MODERN JAPAN
INAS 425.11087, HIST 350H.11513, HIST 550.????
fall 1993
MW 6:30-7:45, KIN 204
Prof. Ed Haynes
History Department, 346 Bancroft,
323-4682, 323-2173
Office Hours: ????,
and by appointment
This course will address the "modern" period of Japanese history, that is since about 1600. The focus of the course will be on the rise and establishment of the Tokugawa shogunate, the economic, social, and political nature of the Tokugawa regime, the breakdown of this "Tokugawa synthesis" under external pressures, the development of a new Japanese national ethic that culminated in the Meiji restoration, the redefinition of Japanese society in the Meiji and Taisho periods, the rise of Japan as an Asian and global power, the definition and manifestation of a new aggressive nationalism, both domestically and internationally, the growth of "fascist" politics in Japan, the China War and Great Pacific War, the reformulation of Japan during the American occupation, the economic miracle of late-Showa Japan, and the political and economic prospects of the Heisei period, especially in the face of growing "Japan Bashing" by the declining Western industrial powers.
TEXTS:
These are available for purchase in the campus bookstore and the Bookworm.
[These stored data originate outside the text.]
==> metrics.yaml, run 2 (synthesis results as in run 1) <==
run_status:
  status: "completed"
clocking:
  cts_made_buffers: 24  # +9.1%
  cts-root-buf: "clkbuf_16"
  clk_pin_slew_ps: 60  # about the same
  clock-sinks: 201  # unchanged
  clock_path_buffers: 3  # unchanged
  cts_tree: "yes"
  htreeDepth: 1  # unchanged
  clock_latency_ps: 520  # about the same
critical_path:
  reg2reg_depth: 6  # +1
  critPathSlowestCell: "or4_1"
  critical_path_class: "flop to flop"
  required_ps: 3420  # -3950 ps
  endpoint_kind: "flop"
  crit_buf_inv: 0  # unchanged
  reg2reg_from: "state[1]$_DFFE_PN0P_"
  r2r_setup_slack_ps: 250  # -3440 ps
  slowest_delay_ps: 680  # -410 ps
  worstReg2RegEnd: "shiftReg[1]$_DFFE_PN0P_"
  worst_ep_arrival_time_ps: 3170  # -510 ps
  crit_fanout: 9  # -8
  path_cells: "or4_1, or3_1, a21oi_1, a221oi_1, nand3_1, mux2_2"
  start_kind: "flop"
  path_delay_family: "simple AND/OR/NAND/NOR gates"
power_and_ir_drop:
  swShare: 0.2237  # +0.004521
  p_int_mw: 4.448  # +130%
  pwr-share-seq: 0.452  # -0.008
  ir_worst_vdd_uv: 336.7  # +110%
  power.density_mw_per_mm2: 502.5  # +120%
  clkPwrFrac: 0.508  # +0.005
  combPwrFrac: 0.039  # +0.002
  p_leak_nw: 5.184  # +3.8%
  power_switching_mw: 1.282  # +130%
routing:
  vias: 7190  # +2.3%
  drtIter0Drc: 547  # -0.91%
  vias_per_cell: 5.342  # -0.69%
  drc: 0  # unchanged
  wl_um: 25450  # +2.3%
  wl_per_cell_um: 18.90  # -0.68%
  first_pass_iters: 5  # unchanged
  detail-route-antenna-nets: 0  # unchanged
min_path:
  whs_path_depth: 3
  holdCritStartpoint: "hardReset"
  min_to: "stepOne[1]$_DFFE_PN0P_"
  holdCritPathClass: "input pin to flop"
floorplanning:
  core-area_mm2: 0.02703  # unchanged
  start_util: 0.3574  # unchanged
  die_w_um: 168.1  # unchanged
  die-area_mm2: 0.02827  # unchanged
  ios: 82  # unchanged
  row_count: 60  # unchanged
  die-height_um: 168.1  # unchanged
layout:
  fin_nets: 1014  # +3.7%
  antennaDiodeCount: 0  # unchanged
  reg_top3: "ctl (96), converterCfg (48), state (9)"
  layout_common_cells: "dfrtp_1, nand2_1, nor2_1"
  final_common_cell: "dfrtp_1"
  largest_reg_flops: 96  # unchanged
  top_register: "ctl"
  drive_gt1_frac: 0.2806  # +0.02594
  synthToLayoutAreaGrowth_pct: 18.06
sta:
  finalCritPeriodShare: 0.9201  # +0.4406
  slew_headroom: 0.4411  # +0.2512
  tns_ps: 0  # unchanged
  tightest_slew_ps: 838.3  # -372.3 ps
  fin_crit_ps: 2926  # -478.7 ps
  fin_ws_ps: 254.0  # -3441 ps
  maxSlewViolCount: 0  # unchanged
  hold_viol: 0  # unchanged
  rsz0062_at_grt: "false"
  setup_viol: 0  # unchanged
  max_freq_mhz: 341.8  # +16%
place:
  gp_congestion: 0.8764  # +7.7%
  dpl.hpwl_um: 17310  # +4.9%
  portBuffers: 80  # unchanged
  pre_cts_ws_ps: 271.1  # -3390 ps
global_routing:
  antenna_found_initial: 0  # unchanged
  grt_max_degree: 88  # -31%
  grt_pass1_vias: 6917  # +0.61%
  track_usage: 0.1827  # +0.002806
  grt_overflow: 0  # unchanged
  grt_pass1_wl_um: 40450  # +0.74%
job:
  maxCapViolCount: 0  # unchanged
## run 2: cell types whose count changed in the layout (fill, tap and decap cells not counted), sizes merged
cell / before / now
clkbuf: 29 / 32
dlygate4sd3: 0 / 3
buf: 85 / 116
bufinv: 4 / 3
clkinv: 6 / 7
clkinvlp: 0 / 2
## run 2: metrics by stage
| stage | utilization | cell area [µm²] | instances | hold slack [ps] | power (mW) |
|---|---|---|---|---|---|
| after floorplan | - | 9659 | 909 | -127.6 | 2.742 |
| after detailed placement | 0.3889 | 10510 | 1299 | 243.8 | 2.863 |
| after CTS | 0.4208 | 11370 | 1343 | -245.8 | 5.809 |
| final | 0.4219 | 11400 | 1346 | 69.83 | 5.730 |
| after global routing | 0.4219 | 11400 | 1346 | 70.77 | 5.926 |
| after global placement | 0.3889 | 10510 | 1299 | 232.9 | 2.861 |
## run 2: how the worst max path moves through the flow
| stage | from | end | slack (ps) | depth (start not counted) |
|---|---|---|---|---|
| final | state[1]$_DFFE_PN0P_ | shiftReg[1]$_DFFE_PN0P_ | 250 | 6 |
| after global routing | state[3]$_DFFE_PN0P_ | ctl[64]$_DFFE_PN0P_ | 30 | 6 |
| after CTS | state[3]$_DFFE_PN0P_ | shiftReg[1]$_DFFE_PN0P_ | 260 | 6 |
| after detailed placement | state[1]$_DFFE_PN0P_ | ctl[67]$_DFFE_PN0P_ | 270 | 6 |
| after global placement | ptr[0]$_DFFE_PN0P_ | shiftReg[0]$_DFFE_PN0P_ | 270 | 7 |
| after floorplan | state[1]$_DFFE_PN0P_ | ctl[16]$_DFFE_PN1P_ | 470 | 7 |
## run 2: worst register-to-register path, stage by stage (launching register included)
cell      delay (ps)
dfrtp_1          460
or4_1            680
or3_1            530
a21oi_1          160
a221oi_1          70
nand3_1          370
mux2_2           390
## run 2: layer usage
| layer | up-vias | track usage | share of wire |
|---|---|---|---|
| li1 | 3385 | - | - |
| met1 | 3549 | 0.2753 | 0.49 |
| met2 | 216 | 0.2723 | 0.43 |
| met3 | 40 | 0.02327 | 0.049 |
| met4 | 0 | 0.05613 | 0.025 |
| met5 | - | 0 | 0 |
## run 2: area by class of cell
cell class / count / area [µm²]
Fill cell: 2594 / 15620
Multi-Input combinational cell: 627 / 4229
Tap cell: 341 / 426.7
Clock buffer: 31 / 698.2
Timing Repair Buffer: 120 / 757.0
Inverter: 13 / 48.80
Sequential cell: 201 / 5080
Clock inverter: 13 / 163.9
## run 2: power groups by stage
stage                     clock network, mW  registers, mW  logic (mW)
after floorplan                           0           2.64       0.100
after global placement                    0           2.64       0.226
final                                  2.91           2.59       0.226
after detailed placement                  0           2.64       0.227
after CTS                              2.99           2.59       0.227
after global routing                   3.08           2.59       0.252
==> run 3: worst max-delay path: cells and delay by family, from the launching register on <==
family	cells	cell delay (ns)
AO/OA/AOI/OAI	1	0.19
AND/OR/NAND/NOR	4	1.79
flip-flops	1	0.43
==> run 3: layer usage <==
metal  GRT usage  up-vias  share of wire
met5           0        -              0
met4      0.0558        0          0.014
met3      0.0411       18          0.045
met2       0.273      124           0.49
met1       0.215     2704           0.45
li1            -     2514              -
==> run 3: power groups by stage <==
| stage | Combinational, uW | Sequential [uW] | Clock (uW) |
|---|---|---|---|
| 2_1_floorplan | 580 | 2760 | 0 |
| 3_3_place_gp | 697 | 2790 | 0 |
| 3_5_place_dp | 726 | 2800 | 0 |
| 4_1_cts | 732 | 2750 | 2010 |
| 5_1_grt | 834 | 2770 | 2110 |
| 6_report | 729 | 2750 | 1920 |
All students must purchase Hane and are strongly advised to purchase the other books as well. When available, they will be on reserve in the library. There are additional (Xeroxed) readings, available at Franklin's Printing on Cherry Road (call 366-7666 to get a copy made and you really will need your own copy). Everyone must read everything!
A version of this syllsbus is also available on-line as http://haynese.winthrop.edu/syll/japsyll.html and you are encourage dto consult this (frequently?), as it contains many valuable links. For further information on using/citing the World Wide Web, see the excellent citation guide from East Tennessee State University.
COURSE REQUIREMENTS:
The requirements of the course are as follows:
Attendance policy: Winthrop University has an attendance policy. Unless stated otherwise by the professor, the policy published in the catalogue prevails. I have another policy. My policy is that you are all adults and have the right to make decisions about your lives. I shall not take roll, but be informed and warned that you will miss classes at your very real peril!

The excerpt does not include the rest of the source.